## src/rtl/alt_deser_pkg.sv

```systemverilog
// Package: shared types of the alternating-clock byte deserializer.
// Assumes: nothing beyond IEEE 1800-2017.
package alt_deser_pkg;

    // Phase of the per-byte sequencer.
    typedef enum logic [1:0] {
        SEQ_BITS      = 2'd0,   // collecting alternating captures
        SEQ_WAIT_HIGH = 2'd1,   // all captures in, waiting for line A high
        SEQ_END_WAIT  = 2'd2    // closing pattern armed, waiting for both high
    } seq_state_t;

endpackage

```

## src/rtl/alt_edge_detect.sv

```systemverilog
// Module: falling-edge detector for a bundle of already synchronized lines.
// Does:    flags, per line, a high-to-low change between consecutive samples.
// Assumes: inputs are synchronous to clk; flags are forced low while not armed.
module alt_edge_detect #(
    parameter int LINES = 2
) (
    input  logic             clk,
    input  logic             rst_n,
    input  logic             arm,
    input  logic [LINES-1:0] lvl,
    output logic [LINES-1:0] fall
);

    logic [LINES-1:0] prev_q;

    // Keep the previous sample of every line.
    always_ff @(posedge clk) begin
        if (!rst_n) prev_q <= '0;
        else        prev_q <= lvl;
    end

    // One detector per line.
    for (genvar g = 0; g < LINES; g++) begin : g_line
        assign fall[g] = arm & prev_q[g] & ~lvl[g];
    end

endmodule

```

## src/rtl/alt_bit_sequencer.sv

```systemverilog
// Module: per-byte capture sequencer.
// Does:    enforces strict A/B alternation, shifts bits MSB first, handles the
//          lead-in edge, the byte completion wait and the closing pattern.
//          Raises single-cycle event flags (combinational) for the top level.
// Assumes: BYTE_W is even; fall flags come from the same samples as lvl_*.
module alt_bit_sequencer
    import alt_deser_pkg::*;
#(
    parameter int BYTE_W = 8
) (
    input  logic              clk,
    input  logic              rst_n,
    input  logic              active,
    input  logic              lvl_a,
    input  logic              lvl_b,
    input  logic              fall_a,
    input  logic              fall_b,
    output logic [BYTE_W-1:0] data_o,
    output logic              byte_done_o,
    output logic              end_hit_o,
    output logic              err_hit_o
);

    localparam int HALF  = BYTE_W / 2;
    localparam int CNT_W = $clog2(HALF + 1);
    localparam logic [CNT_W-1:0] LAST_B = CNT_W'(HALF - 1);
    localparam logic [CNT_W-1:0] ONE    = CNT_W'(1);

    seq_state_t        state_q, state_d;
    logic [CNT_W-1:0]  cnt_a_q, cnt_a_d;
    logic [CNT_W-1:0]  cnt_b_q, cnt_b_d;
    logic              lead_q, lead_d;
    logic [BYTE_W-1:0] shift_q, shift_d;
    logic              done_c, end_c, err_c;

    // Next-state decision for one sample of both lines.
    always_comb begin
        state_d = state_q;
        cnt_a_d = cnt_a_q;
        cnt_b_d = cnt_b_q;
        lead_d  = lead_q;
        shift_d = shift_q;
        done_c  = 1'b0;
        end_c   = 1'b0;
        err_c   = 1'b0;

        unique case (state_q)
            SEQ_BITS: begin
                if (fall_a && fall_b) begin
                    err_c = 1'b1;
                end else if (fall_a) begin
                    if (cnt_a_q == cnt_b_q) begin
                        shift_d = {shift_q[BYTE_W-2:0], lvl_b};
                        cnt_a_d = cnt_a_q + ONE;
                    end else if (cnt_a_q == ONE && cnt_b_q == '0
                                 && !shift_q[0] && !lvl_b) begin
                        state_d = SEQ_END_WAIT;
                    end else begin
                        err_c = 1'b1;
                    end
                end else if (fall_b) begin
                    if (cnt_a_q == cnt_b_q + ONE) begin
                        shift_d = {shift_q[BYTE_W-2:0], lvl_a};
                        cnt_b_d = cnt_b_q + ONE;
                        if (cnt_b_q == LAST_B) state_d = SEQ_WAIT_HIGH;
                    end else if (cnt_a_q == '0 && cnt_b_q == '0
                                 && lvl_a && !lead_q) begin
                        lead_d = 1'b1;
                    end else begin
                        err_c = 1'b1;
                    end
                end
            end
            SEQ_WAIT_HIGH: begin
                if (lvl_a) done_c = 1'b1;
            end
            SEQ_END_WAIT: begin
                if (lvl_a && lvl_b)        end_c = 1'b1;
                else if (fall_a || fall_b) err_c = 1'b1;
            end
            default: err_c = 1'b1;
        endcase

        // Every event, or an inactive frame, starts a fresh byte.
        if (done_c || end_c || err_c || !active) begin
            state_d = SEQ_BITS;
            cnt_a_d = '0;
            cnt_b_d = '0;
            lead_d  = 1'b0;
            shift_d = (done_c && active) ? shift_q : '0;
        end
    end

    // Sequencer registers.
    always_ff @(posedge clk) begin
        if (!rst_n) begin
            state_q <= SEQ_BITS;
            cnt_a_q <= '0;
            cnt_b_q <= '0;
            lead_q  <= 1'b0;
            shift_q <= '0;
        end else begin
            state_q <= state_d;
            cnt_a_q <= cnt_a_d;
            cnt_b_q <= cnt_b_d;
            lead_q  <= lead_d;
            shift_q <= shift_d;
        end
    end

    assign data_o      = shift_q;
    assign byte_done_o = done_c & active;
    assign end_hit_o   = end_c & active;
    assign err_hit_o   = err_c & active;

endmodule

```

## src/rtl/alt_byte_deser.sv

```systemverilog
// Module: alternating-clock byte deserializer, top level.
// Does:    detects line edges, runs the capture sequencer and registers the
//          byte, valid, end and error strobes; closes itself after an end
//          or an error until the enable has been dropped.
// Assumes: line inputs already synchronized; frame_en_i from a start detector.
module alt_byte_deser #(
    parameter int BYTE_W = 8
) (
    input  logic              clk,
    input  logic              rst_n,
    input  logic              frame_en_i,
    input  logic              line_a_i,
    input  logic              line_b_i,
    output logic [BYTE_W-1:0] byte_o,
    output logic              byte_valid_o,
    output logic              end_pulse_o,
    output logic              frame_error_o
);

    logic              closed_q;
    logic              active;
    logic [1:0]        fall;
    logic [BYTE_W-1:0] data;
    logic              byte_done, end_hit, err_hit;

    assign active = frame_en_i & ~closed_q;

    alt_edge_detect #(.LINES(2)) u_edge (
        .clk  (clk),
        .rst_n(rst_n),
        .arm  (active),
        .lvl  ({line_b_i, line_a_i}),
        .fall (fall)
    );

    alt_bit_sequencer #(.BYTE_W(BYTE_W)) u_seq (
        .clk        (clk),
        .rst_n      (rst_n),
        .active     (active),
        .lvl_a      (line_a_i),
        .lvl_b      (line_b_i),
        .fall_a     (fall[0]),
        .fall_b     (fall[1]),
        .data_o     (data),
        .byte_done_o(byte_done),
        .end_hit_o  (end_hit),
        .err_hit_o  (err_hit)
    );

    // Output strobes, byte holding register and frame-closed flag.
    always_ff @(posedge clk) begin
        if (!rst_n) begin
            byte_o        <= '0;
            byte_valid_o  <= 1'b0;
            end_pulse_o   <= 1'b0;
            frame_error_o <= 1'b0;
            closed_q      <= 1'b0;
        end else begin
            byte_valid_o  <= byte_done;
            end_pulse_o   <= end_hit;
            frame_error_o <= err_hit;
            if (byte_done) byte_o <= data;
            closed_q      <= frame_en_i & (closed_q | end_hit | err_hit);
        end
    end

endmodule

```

--

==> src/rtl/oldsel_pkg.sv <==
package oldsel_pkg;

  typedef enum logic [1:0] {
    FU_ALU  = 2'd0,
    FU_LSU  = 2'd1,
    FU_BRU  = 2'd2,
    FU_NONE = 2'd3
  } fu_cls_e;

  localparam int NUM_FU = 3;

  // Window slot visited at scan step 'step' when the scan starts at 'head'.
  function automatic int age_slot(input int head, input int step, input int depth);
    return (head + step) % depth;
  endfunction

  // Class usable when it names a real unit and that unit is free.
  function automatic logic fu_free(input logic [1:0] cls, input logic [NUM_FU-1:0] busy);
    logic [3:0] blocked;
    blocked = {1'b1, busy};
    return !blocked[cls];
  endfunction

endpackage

---

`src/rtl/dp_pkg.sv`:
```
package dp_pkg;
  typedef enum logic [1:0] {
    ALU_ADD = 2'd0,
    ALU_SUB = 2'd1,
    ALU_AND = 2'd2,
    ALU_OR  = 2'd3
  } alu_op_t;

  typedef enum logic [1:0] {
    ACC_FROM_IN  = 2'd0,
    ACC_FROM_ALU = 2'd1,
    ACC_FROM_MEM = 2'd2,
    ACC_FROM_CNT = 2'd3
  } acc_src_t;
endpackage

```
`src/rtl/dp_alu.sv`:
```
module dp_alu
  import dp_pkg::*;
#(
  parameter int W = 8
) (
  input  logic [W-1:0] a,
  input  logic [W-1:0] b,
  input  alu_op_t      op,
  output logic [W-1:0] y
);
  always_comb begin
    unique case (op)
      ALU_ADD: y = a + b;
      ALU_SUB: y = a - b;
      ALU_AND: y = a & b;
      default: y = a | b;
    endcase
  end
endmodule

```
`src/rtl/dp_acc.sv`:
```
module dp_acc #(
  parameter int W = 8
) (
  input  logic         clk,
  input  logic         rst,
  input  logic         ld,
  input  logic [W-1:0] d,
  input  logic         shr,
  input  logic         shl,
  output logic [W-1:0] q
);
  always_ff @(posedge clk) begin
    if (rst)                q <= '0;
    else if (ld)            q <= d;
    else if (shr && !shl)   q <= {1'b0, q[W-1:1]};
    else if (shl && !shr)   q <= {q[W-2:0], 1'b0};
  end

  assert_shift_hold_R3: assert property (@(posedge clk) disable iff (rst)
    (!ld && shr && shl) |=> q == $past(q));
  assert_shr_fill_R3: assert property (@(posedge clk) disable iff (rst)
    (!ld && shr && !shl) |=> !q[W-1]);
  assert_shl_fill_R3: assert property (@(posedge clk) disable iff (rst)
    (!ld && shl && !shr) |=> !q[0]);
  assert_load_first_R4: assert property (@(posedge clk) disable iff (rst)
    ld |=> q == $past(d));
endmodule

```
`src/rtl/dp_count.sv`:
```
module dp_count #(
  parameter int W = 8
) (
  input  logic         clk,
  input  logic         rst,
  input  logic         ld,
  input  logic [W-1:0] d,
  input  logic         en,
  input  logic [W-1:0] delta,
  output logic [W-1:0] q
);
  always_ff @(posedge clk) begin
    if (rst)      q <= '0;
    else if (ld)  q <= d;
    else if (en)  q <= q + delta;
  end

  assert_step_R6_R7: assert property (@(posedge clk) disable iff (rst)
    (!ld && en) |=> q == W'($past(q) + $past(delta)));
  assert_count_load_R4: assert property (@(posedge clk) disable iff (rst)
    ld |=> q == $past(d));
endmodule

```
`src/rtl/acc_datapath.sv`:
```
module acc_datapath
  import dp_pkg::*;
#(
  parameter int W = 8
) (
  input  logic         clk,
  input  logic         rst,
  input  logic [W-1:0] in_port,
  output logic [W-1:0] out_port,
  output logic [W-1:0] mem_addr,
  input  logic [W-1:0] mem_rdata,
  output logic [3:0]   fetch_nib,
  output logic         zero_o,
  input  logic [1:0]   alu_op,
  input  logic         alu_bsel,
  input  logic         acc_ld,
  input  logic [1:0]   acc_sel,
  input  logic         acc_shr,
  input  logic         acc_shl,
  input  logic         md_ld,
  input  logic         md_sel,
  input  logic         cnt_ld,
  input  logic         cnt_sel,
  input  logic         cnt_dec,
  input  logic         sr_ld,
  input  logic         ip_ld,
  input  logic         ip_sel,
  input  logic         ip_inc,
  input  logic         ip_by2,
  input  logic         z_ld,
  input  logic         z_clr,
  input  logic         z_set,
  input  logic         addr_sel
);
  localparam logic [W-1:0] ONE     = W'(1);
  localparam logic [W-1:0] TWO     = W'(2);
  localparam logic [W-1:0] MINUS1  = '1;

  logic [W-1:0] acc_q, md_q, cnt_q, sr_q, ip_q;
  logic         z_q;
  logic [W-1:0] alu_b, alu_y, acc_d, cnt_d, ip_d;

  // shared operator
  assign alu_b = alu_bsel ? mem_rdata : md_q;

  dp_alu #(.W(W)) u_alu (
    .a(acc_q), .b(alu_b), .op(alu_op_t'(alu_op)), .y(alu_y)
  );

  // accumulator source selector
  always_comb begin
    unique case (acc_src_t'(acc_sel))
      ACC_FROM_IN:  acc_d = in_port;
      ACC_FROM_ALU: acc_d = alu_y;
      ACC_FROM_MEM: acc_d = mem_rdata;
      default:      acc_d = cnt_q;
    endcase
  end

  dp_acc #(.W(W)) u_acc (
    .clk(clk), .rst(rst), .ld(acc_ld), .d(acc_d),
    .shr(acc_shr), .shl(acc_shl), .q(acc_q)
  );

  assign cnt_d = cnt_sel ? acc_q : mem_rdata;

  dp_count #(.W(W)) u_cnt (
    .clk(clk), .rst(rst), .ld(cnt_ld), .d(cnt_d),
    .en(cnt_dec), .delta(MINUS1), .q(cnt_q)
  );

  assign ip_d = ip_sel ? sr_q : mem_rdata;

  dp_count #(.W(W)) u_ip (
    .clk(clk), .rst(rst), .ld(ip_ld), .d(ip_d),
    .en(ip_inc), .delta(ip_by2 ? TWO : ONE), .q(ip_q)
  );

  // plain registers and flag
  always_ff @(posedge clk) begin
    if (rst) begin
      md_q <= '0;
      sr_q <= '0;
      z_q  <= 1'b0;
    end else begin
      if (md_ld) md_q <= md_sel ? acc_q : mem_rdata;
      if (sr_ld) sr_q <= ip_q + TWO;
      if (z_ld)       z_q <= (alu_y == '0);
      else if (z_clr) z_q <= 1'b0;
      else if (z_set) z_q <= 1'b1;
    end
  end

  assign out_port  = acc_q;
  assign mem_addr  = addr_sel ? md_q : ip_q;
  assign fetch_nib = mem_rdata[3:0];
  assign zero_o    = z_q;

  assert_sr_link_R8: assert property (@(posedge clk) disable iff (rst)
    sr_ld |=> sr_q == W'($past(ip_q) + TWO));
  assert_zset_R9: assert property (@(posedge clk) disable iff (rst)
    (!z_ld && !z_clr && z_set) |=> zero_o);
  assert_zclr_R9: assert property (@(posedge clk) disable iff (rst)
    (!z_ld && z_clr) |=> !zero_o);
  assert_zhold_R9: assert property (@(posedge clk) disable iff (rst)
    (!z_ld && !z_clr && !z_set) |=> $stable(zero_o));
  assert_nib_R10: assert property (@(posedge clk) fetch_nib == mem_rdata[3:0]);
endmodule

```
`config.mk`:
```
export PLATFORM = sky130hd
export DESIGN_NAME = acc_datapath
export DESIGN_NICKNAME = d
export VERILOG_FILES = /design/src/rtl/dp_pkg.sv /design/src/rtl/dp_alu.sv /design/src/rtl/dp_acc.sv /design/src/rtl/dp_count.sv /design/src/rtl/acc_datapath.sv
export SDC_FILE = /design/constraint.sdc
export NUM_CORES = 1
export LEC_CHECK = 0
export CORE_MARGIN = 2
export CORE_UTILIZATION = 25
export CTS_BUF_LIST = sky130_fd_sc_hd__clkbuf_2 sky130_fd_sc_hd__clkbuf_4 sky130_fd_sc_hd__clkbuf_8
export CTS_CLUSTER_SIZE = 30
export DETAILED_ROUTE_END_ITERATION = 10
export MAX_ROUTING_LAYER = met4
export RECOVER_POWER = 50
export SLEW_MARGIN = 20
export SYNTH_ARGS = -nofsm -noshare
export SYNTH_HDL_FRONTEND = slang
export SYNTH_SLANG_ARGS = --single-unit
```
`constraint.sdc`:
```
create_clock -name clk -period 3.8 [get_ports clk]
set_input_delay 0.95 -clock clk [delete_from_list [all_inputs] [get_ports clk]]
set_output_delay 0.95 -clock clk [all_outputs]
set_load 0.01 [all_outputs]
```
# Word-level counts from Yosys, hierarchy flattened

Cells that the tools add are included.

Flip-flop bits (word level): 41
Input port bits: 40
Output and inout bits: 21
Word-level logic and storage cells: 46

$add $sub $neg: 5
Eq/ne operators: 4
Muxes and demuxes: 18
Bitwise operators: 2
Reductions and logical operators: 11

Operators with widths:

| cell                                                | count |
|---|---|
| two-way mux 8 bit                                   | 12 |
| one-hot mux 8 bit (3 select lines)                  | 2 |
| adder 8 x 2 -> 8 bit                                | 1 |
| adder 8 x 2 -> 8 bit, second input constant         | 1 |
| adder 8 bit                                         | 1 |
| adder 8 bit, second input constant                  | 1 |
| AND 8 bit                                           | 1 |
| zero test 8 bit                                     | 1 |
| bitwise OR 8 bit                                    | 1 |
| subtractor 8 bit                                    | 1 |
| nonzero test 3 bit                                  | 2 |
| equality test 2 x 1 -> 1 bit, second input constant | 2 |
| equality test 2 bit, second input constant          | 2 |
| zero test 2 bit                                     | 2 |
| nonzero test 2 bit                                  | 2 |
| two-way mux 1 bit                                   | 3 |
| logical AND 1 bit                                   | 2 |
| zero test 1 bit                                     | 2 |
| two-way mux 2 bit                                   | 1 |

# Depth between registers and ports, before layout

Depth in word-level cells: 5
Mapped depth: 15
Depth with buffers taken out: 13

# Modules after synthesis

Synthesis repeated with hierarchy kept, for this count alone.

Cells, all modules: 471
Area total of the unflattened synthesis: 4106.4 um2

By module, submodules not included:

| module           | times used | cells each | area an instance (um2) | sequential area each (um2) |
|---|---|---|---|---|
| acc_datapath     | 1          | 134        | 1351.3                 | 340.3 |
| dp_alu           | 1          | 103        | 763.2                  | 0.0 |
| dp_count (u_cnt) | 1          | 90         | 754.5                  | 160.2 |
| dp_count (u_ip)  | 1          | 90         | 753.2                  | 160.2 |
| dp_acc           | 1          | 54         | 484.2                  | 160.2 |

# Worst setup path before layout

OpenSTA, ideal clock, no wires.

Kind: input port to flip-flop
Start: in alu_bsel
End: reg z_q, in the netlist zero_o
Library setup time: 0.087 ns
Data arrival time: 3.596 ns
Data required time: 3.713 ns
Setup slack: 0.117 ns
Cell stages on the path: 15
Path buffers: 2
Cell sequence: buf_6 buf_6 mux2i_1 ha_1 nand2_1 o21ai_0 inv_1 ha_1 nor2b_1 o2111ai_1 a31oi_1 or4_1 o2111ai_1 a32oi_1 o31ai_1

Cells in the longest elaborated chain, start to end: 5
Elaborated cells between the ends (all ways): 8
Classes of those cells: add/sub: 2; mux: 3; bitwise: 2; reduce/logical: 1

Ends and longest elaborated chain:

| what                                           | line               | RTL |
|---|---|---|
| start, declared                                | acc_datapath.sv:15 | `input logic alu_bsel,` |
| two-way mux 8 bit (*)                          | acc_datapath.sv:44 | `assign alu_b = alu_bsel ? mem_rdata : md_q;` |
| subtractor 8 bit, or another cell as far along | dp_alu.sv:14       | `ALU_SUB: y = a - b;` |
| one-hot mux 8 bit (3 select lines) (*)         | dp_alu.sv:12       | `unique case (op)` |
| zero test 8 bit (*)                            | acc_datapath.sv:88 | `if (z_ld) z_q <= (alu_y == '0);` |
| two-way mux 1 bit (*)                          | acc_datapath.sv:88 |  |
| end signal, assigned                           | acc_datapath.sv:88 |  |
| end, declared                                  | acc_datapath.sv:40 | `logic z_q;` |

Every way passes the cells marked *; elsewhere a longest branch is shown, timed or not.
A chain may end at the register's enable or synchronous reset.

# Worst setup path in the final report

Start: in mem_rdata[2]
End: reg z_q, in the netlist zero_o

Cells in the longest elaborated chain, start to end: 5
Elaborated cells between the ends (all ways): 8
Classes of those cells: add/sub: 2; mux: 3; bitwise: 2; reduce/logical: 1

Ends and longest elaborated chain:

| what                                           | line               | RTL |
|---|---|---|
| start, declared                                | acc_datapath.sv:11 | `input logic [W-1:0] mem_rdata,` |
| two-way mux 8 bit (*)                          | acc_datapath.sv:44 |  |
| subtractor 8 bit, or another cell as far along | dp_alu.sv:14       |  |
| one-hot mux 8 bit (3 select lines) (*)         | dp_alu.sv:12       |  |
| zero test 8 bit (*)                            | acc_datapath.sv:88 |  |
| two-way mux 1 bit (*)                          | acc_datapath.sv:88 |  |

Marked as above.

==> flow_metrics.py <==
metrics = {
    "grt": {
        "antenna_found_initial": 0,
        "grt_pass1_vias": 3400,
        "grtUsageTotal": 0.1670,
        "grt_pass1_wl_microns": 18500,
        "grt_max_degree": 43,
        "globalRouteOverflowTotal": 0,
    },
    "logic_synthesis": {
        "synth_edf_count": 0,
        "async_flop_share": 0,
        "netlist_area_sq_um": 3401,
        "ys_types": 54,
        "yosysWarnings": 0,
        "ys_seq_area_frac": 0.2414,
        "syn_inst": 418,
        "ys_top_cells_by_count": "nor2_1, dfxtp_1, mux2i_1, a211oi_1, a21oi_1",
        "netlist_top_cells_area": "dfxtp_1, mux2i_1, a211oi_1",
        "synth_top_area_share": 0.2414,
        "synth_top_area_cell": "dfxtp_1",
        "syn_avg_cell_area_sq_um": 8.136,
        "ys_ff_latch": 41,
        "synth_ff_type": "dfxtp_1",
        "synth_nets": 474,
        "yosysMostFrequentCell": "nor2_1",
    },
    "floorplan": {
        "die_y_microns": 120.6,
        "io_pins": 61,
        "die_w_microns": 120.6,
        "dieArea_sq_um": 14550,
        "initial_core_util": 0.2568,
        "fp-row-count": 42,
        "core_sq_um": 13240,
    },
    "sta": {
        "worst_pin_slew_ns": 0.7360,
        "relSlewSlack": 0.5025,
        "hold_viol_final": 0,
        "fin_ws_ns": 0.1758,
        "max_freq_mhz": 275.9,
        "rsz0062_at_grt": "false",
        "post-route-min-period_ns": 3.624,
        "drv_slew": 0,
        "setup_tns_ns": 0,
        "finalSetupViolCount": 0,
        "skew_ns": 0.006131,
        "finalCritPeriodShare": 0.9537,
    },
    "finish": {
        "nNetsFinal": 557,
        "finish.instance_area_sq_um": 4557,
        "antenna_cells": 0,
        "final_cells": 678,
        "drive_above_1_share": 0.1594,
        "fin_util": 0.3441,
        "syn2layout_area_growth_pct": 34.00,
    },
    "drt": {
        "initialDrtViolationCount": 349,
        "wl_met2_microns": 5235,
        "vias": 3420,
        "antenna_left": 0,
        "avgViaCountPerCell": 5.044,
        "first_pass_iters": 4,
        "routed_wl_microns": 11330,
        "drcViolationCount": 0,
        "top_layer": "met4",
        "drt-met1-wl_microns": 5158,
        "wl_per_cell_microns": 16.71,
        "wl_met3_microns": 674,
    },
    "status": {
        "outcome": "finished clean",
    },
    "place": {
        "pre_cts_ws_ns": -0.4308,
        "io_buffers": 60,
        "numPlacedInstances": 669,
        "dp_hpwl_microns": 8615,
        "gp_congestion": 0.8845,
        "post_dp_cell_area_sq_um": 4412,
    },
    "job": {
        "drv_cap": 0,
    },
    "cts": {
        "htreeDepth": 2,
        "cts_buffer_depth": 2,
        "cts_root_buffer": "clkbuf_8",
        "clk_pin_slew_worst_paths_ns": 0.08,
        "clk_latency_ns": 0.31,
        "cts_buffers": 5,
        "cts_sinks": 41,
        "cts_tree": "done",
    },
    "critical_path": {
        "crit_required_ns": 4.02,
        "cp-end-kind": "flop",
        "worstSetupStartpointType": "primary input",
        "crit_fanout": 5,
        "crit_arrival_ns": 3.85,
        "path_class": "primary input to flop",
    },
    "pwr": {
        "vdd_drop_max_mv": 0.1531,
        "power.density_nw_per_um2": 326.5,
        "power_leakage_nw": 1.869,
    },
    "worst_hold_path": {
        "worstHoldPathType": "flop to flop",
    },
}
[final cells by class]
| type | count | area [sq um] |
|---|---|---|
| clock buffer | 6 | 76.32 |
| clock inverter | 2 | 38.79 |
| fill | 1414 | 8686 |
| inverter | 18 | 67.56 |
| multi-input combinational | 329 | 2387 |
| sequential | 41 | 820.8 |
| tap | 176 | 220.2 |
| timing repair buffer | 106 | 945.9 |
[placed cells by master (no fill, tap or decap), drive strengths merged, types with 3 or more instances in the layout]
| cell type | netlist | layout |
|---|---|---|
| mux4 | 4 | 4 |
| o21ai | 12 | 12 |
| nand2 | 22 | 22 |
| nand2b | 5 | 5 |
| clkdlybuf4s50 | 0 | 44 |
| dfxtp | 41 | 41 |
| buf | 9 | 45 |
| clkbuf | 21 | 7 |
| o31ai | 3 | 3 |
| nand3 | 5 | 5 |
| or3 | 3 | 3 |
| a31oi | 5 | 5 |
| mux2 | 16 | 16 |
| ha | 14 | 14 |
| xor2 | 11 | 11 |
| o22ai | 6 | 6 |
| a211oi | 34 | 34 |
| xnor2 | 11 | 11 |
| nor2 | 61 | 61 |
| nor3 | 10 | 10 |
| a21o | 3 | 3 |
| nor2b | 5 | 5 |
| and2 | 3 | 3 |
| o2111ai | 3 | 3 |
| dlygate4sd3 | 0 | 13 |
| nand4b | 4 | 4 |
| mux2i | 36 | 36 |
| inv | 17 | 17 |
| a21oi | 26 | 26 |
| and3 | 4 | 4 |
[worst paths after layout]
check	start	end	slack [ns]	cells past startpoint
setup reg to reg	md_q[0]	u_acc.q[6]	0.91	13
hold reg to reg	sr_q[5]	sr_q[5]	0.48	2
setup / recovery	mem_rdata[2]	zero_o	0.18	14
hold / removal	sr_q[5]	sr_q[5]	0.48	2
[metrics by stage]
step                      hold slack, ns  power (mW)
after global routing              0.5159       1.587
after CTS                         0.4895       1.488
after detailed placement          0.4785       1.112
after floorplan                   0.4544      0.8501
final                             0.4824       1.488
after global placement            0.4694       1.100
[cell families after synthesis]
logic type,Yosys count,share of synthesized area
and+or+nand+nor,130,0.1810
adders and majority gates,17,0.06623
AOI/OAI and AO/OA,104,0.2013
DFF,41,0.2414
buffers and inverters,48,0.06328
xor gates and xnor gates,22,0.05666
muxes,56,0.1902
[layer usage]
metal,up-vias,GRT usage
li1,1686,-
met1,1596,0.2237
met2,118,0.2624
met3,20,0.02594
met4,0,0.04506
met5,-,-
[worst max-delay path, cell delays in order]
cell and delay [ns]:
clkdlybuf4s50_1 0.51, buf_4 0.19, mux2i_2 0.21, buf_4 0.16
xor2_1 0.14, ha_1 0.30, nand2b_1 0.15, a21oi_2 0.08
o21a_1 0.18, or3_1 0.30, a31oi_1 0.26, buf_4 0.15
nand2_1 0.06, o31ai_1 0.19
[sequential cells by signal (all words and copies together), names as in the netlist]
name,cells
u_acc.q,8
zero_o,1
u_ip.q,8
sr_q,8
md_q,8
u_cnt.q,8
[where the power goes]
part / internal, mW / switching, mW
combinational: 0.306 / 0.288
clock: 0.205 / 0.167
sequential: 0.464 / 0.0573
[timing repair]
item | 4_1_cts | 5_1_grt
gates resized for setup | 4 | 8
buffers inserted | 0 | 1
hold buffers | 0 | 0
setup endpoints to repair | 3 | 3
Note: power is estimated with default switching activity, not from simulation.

Work order:
The answer should consist of all lines from the records above that hold the word "deserializer".

Result of this exercise:
// Package: shared types of the alternating-clock byte deserializer.
// Module: alternating-clock byte deserializer, top level.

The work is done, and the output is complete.